The proposed research is in the area of pure mathematics and so, like most research in this area, it is likely that the main impact in the short term will be within the academic community. It is hard to judge what the longer term impacts might be but, in order to maximise the chances of impact to other areas, the results of the research will be publicised as widely as possible.

Within the academic community, the initial impact will be greatest amongst researchers working in complex dynamics. The proposed research will make a significant contribution to
our knowledge of the Fatou set (the set of stability) and complete the classification of its components. The Fatou set plays a fundamental
role in complex dynamics, so the results obtained
will be of great interest to those working in this area, particularly to those working in transcendental dynamics.


The investigators also have a record of proving general results in complex analysis in order to make progress on problems in complex dynamics. These complex analysis results can have much wider applications than to the problem in complex dynamics which provided the original motivation. For example, they have proved results which have then been used by others to make progress on problems involving differential equations. This project will undoubtedly lead to more results of this type with wider applications.

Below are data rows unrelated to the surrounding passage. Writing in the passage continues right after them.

===== config.mk =====
export PLATFORM = sky130hd
export DESIGN_NAME = hazard_ctrl
export DESIGN_NICKNAME = d
export VERILOG_FILES = /design/src/rtl/hazard_ctrl.sv
export SDC_FILE = /design/constraint.sdc
export NUM_CORES = 1
export LEC_CHECK = 0
export CORE_AREA = 2 2 63 71
export DETAILED_ROUTE_END_ITERATION = 12
export DIE_AREA = 0 0 65 73
export GPL_ROUTABILITY_DRIVEN = 0
export GPL_TIMING_DRIVEN = 0
export PLACE_DENSITY_LB_ADDON = 0.1
export RECOVER_POWER = 100
export SLEW_MARGIN = 20
export SYNTH_ARGS = -nofsm -noshare
export SYNTH_HDL_FRONTEND = slang
export SYNTH_SLANG_ARGS = --single-unit
export TNS_END_PERCENT = 5

===== constraint.sdc =====
create_clock -name CLK -period 1.9 [get_ports CLK]
set_input_delay 0.19 -clock CLK [delete_from_list [all_inputs] [get_ports CLK]]
set_output_delay 0.19 -clock CLK [all_outputs]
set_load 0.01 [all_outputs]

===== src/rtl/hazard_ctrl.sv =====
// Hazard and sequencing controller for the 5-stage pipeline: operand
// forwarding, load-use / PC-write / branch stalls and flushes, a freeze FSM
// for multi-cycle data-memory accesses, and a saturating stall-cycle counter.
module hazard_ctrl #(
  parameter int unsigned REG_AW   = 4,
  parameter int unsigned MEM_WAIT = 2,
  parameter int unsigned CNT_W    = 16
) (
  input  logic              CLK,
  input  logic              RST,
  input  logic [REG_AW-1:0] RA1D,
  input  logic [REG_AW-1:0] RA2D,
  input  logic [REG_AW-1:0] RA1E,
  input  logic [REG_AW-1:0] RA2E,
  input  logic [REG_AW-1:0] WA3E,
  input  logic [REG_AW-1:0] WA3M,
  input  logic [REG_AW-1:0] WA3W,
  input  logic              RegWriteM,
  input  logic              RegWriteW,
  input  logic              MemtoRegE,
  input  logic              MemAccessM,
  input  logic              PCSrcD,
  input  logic              PCSrcE,
  input  logic              PCSrcM,
  input  logic              PCSrcW,
  input  logic              BranchTakenE,
  output logic [1:0]        ForwardAE,
  output logic [1:0]        ForwardBE,
  output logic              StallF,
  output logic              StallD,
  output logic              StallE,
  output logic              StallM,
  output logic              FlushD,
  output logic              FlushE,
  output logic              FlushW,
  output logic              MemBusy,
  output logic [CNT_W-1:0]  StallCount
);

  typedef enum logic {ST_RUN, ST_WAIT} state_t;

  localparam bit         HAS_WAIT  = (MEM_WAIT != 0);
  localparam logic [3:0] WAIT_INIT = 4'((MEM_WAIT != 0) ? MEM_WAIT - 1 : 0);

  state_t           state_q, state_d;
  logic [3:0]       cnt_q, cnt_d;
  logic [CNT_W-1:0] stall_count_q, stall_count_d;
  logic             busy;
  logic             ld_stall;
  logic             pc_pend;

  // Memory-wait FSM: next state, wait counter and busy flag.
  always_comb begin
    state_d = state_q;
    cnt_d   = cnt_q;
    busy    = 1'b0;
    unique case (state_q)
      ST_RUN: begin
        if (MemAccessM && HAS_WAIT) begin
          busy    = 1'b1;
          state_d = ST_WAIT;
          cnt_d   = WAIT_INIT;
        end
      end
      ST_WAIT: begin
        if (cnt_q != 4'd0) begin
          busy  = 1'b1;
          cnt_d = cnt_q - 4'd1;
        end else begin
          state_d = ST_RUN;
        end
      end
      default: state_d = ST_RUN;
    endcase
  end

  // Forwarding selects and stall/flush outputs; reset forces a flushed idle pipe.
  always_comb begin
    ld_stall  = MemtoRegE && ((RA1D == WA3E) || (RA2D == WA3E));
    pc_pend   = PCSrcD || PCSrcE || PCSrcM;
    ForwardAE = 2'b00;
    ForwardBE = 2'b00;
    StallF    = 1'b0;
    StallD    = 1'b0;
    StallE    = 1'b0;
    StallM    = 1'b0;
    FlushD    = 1'b0;
    FlushE    = 1'b0;
    FlushW    = 1'b0;
    MemBusy   = 1'b0;
    if (!RST) begin
      FlushD = 1'b1;
      FlushE = 1'b1;
      FlushW = 1'b1;
    end else begin
      if (RegWriteM && (RA1E == WA3M))      ForwardAE = 2'b10;
      else if (RegWriteW && (RA1E == WA3W)) ForwardAE = 2'b01;
      if (RegWriteM && (RA2E == WA3M))      ForwardBE = 2'b10;
      else if (RegWriteW && (RA2E == WA3W)) ForwardBE = 2'b01;
      if (busy) begin
        // Freeze everything; pending branch/load-use flushes wait for release.
        MemBusy = 1'b1;
        StallF  = 1'b1;
        StallD  = 1'b1;
        StallE  = 1'b1;
        StallM  = 1'b1;
        FlushW  = 1'b1;
      end else begin
        StallF = ld_stall || pc_pend;
        StallD = ld_stall;
        FlushD = pc_pend || PCSrcW || BranchTakenE;
        FlushE = ld_stall || BranchTakenE;
      end
    end
  end

  // Saturating count of cycles with the fetch stage stalled.
  always_comb begin
    stall_count_d = stall_count_q;
    if (StallF && (stall_count_q != '1)) stall_count_d = stall_count_q + 1'b1;
  end

  // State registers with synchronous active-low reset.
  always_ff @(posedge CLK) begin
    if (!RST) begin
      state_q       <= ST_RUN;
      cnt_q         <= '0;
      stall_count_q <= '0;
    end else begin
      state_q       <= state_d;
      cnt_q         <= cnt_d;
      stall_count_q <= stall_count_d;
    end
  end

  assign StallCount = stall_count_q;

endmodule
**src/rtl/regfile_context_engine.sv**
```systemverilog
// regfile_context_engine: drives the register file's read port A and write port.
// SAVE streams registers FIRST_REG..NUM_REGS-1 out over a valid/ready channel.
// RESTORE writes an incoming valid/ready stream back in ascending order.
module regfile_context_engine #(
  parameter int NUM_REGS   = 32,
  parameter int DATA_WIDTH = 32,
  parameter int ADDR_WIDTH = 5,
  parameter int FIRST_REG  = 1
) (
  input  logic                  clock,
  input  logic                  ctrl_reset,
  input  logic                  start_save,
  input  logic                  start_restore,
  input  logic                  abort,
  output logic                  busy,
  output logic                  done,
  output logic [ADDR_WIDTH-1:0] ctrl_readRegA,
  input  logic [DATA_WIDTH-1:0] data_readRegA,
  output logic                  ctrl_writeEnable,
  output logic [ADDR_WIDTH-1:0] ctrl_writeReg,
  output logic [DATA_WIDTH-1:0] data_writeReg,
  output logic                  save_valid,
  output logic [DATA_WIDTH-1:0] save_data,
  output logic [ADDR_WIDTH-1:0] save_addr,
  input  logic                  save_ready,
  input  logic                  restore_valid,
  input  logic [DATA_WIDTH-1:0] restore_data,
  output logic                  restore_ready
);

  typedef enum logic [2:0] {
    IDLE,
    SAVE_RD,
    SAVE_OUT,
    RESTORE,
    DONE
  } state_t;

  localparam logic [ADDR_WIDTH-1:0] FIRST_IDX = ADDR_WIDTH'(FIRST_REG);
  localparam logic [ADDR_WIDTH-1:0] LAST_IDX  = ADDR_WIDTH'(NUM_REGS - 1);

  state_t                  state;
  state_t                  next_state;
  logic [ADDR_WIDTH-1:0]   ptr;
  logic [DATA_WIDTH-1:0]   save_data_q;
  logic [ADDR_WIDTH-1:0]   save_addr_q;
  logic                    at_last;
  logic                    save_fire;
  logic                    restore_fire;

  assign at_last      = (ptr == LAST_IDX);
  assign save_fire    = (state == SAVE_OUT) && save_ready && !abort;
  // abort suppresses the write even if the producer completes a handshake
  assign restore_fire = (state == RESTORE) && restore_valid && !abort;

  // State register
  always_ff @(posedge clock or posedge ctrl_reset) begin
    if (ctrl_reset) begin
      state <= IDLE;
    end else begin
      state <= next_state;
    end
  end

  // Next-state selection; save wins when both starts arrive together
  always_comb begin
    next_state = state;
    case (state)
      IDLE: begin
        if (start_save) begin
          next_state = SAVE_RD;
        end else if (start_restore) begin
          next_state = RESTORE;
        end
      end
      SAVE_RD: begin
        next_state = abort ? IDLE : SAVE_OUT;
      end
      SAVE_OUT: begin
        if (abort) begin
          next_state = IDLE;
        end else if (save_ready) begin
          next_state = at_last ? DONE : SAVE_RD;
        end
      end
      RESTORE: begin
        if (abort) begin
          next_state = IDLE;
        end else if (restore_valid && at_last) begin
          next_state = DONE;
        end
      end
      DONE: begin
        next_state = IDLE;
      end
      default: begin
        next_state = IDLE;
      end
    endcase
  end

  // Register pointer: reloads on start, advances after each accepted beat, stops at the last register
  always_ff @(posedge clock or posedge ctrl_reset) begin
    if (ctrl_reset) begin
      ptr <= FIRST_IDX;
    end else begin
      case (state)
        IDLE: begin
          if (start_save || start_restore) begin
            ptr <= FIRST_IDX;
          end
        end
        SAVE_OUT: begin
          if (save_fire && !at_last) begin
            ptr <= ptr + 1'b1;
          end
        end
        RESTORE: begin
          if (restore_fire && !at_last) begin
            ptr <= ptr + 1'b1;
          end
        end
        default: begin
        end
      endcase
    end
  end

  // Capture the read-port value so the save beat stays stable while stalled
  always_ff @(posedge clock or posedge ctrl_reset) begin
    if (ctrl_reset) begin
      save_data_q <= '0;
      save_addr_q <= '0;
    end else if (state == SAVE_RD) begin
      save_data_q <= data_readRegA;
      save_addr_q <= ptr;
    end
  end

  // Outputs decoded from state; ports are released (driven to zero) when not in use
  always_comb begin
    busy             = (state == SAVE_RD) || (state == SAVE_OUT) || (state == RESTORE);
    done             = (state == DONE);
    ctrl_readRegA    = (state == SAVE_RD) ? ptr : '0;
    save_valid       = (state == SAVE_OUT);
    save_data        = save_data_q;
    save_addr        = save_addr_q;
    restore_ready    = (state == RESTORE);
    ctrl_writeEnable = restore_fire;
    ctrl_writeReg    = restore_fire ? ptr : '0;
    data_writeReg    = restore_fire ? restore_data : '0;
  end

endmodule
```
===== src/rtl/lsu.sv =====
// Load/store unit: runs one ex memory request at a time through IDLE/RD/CAP/WR/RSP,
// doing sub-word stores as read-modify-write and returning extended load data.
module lsu #(
    parameter int ADDR_W     = 32,
    parameter int RAM_RD_LAT = 1
) (
    input  logic              clk,
    input  logic              rst,
    input  logic              req_valid_i,
    output logic              req_ready_o,
    input  logic              req_we_i,
    input  logic [2:0]        req_funct3_i,
    input  logic [ADDR_W-1:0] req_addr_i,
    input  logic [31:0]       req_wdata_i,
    input  logic [4:0]        req_rd_i,
    output logic              rsp_valid_o,
    output logic [31:0]       rsp_rdata_o,
    output logic [4:0]        rsp_rd_o,
    output logic              rsp_err_o,
    output logic              busy_o,
    output logic              mem_we_o,
    output logic [ADDR_W-1:0] mem_waddr_o,
    output logic [ADDR_W-1:0] mem_raddr_o,
    output logic [31:0]       mem_wdata_o,
    input  logic [31:0]       mem_rdata_i,
    output logic [2:0]        state_dbg
);
    // Handshake: a request transfers on a rising edge where req_valid_i && req_ready_o;
    // ex keeps the request stable until then, and ready is high only in IDLE.
    typedef enum logic [2:0] {IDLE = 3'd0, RD = 3'd1, CAP = 3'd2, WR = 3'd3, RSP = 3'd4} state_t;

    state_t            state, state_nx;
    logic              we_q;
    logic [2:0]        f3_q;
    logic [ADDR_W-1:0] addr_q;
    logic [15:0]       wdata_q;
    logic [4:0]        rd_q;
    logic [1:0]        cnt;
    logic [ADDR_W-1:0] raddr_q;
    logic [31:0]       mwdata_q;
    logic [31:0]       rdata_q;
    logic [4:0]        rsp_rd_q;
    logic              err_q;

    logic              accept, bad, need_rd;
    logic [7:0]        lane_b;
    logic [15:0]       lane_h;
    logic [31:0]       ld_ext, merged;

    function automatic logic req_bad(input logic we, input logic [2:0] f3, input logic [1:0] a);
        logic r;
        if (we) begin
            case (f3)
                3'd0:    r = 1'b0;
                3'd1:    r = a[0];
                3'd2:    r = (a != 2'b00);
                default: r = 1'b1;
            endcase
        end else begin
            case (f3)
                3'd0, 3'd4: r = 1'b0;
                3'd1, 3'd5: r = a[0];
                3'd2:       r = (a != 2'b00);
                default:    r = 1'b1;
            endcase
        end
        return r;
    endfunction

    assign accept  = req_valid_i && (state == IDLE);
    assign bad     = req_bad(req_we_i, req_funct3_i, req_addr_i[1:0]);
    // Everything except SW needs the old word first.
    assign need_rd = !req_we_i || (req_funct3_i != 3'd2);

    always_comb begin
        state_nx = state;
        case (state)
            IDLE: if (accept) state_nx = bad ? RSP : (need_rd ? RD : WR);
            RD:   state_nx = CAP;
            CAP:  if (cnt == 2'd0) state_nx = we_q ? WR : RSP;
            WR:   state_nx = RSP;
            RSP:  state_nx = IDLE;
            default: state_nx = IDLE;
        endcase
    end

    always_comb begin
        lane_b = 8'h00;
        case (addr_q[1:0])
            2'd0: lane_b = mem_rdata_i[7:0];
            2'd1: lane_b = mem_rdata_i[15:8];
            2'd2: lane_b = mem_rdata_i[23:16];
            2'd3: lane_b = mem_rdata_i[31:24];
            default: lane_b = 8'h00;
        endcase
        lane_h = addr_q[1] ? mem_rdata_i[31:16] : mem_rdata_i[15:0];
        case (f3_q)
            3'd0:    ld_ext = {{24{lane_b[7]}}, lane_b};
            3'd1:    ld_ext = {{16{lane_h[15]}}, lane_h};
            3'd4:    ld_ext = {24'h000000, lane_b};
            3'd5:    ld_ext = {16'h0000, lane_h};
            default: ld_ext = mem_rdata_i;
        endcase
        merged = mem_rdata_i;
        if (f3_q[0]) merged[{addr_q[1], 4'b0000} +: 16] = wdata_q;
        else         merged[{addr_q[1:0], 3'b000} +: 8] = wdata_q[7:0];
    end

    always_ff @(posedge clk) begin
        if (rst) begin
            state    <= IDLE;
            we_q     <= 1'b0;
            f3_q     <= 3'd0;
            addr_q   <= '0;
            wdata_q  <= 16'h0000;
            rd_q     <= 5'd0;
            cnt      <= 2'd0;
            raddr_q  <= '0;
            mwdata_q <= 32'h0;
            rdata_q  <= 32'h0;
            rsp_rd_q <= 5'd0;
            err_q    <= 1'b0;
        end else begin
            state <= state_nx;
            if (accept) begin
                we_q    <= req_we_i;
                f3_q    <= req_funct3_i;
                addr_q  <= req_addr_i;
                wdata_q <= req_wdata_i[15:0];
                rd_q    <= req_rd_i;
                if (bad) begin
                    rdata_q  <= 32'h0;
                    rsp_rd_q <= req_rd_i;
                    err_q    <= 1'b1;
                end else if (need_rd) begin
                    raddr_q <= {req_addr_i[ADDR_W-1:2], 2'b00};
                end else begin
                    mwdata_q <= req_wdata_i;
                end
            end
            if (state == RD) cnt <= 2'(RAM_RD_LAT - 1);
            if (state == CAP) begin
                if (cnt != 2'd0) begin
                    cnt <= cnt - 2'd1;
                end else if (we_q) begin
                    mwdata_q <= merged;
                end else begin
                    rdata_q  <= ld_ext;
                    rsp_rd_q <= rd_q;
                    err_q    <= 1'b0;
                end
            end
            if (state == WR) begin
                rdata_q  <= 32'h0;
                rsp_rd_q <= 5'd0;
                err_q    <= 1'b0;
            end
        end
    end

    assign req_ready_o = (state == IDLE);
    assign busy_o      = (state != IDLE);
    assign rsp_valid_o = (state == RSP);
    assign rsp_rdata_o = rdata_q;
    assign rsp_rd_o    = rsp_rd_q;
    assign rsp_err_o   = err_q;
    assign mem_we_o    = (state == WR) && !rst;
    assign mem_waddr_o = {addr_q[ADDR_W-1:2], 2'b00};
    assign mem_raddr_o = raddr_q;
    assign mem_wdata_o = mwdata_q;
    assign state_dbg   = state;
endmodule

Work in complex dynamics leads to highly intricate computer pictures which attract great interest. A picture of the first spider's web discovered by the investigators appeared in an exhibition at the 2008 British Association Festival of Science in Liverpool and in an audio slideshow inspired by this event that can be seen on the BBC website. More recently, in November 2015 the OU complex dynamics group took part in a Mathematics Festival at the Science Museum in London, working with the groups at Liverpool and Imperial who together form the LMS Scheme 3 holomorphic dynamics group. The group will continue to be actively involved in such outreach activities, to make the results of their research accessible to as wide an audience as possible and to inspire others to carry out mathematical research.

More broadly, the PI has won national recognition for her work supporting women in mathematics in the UK and will continue to give talks based on her research and career to inspire early career women.

Finally, the UK is currently world-leading in the area of transcendental dynamics - this project will further establish the UK's reputation in this area and strengthen links with other research groups in Europe.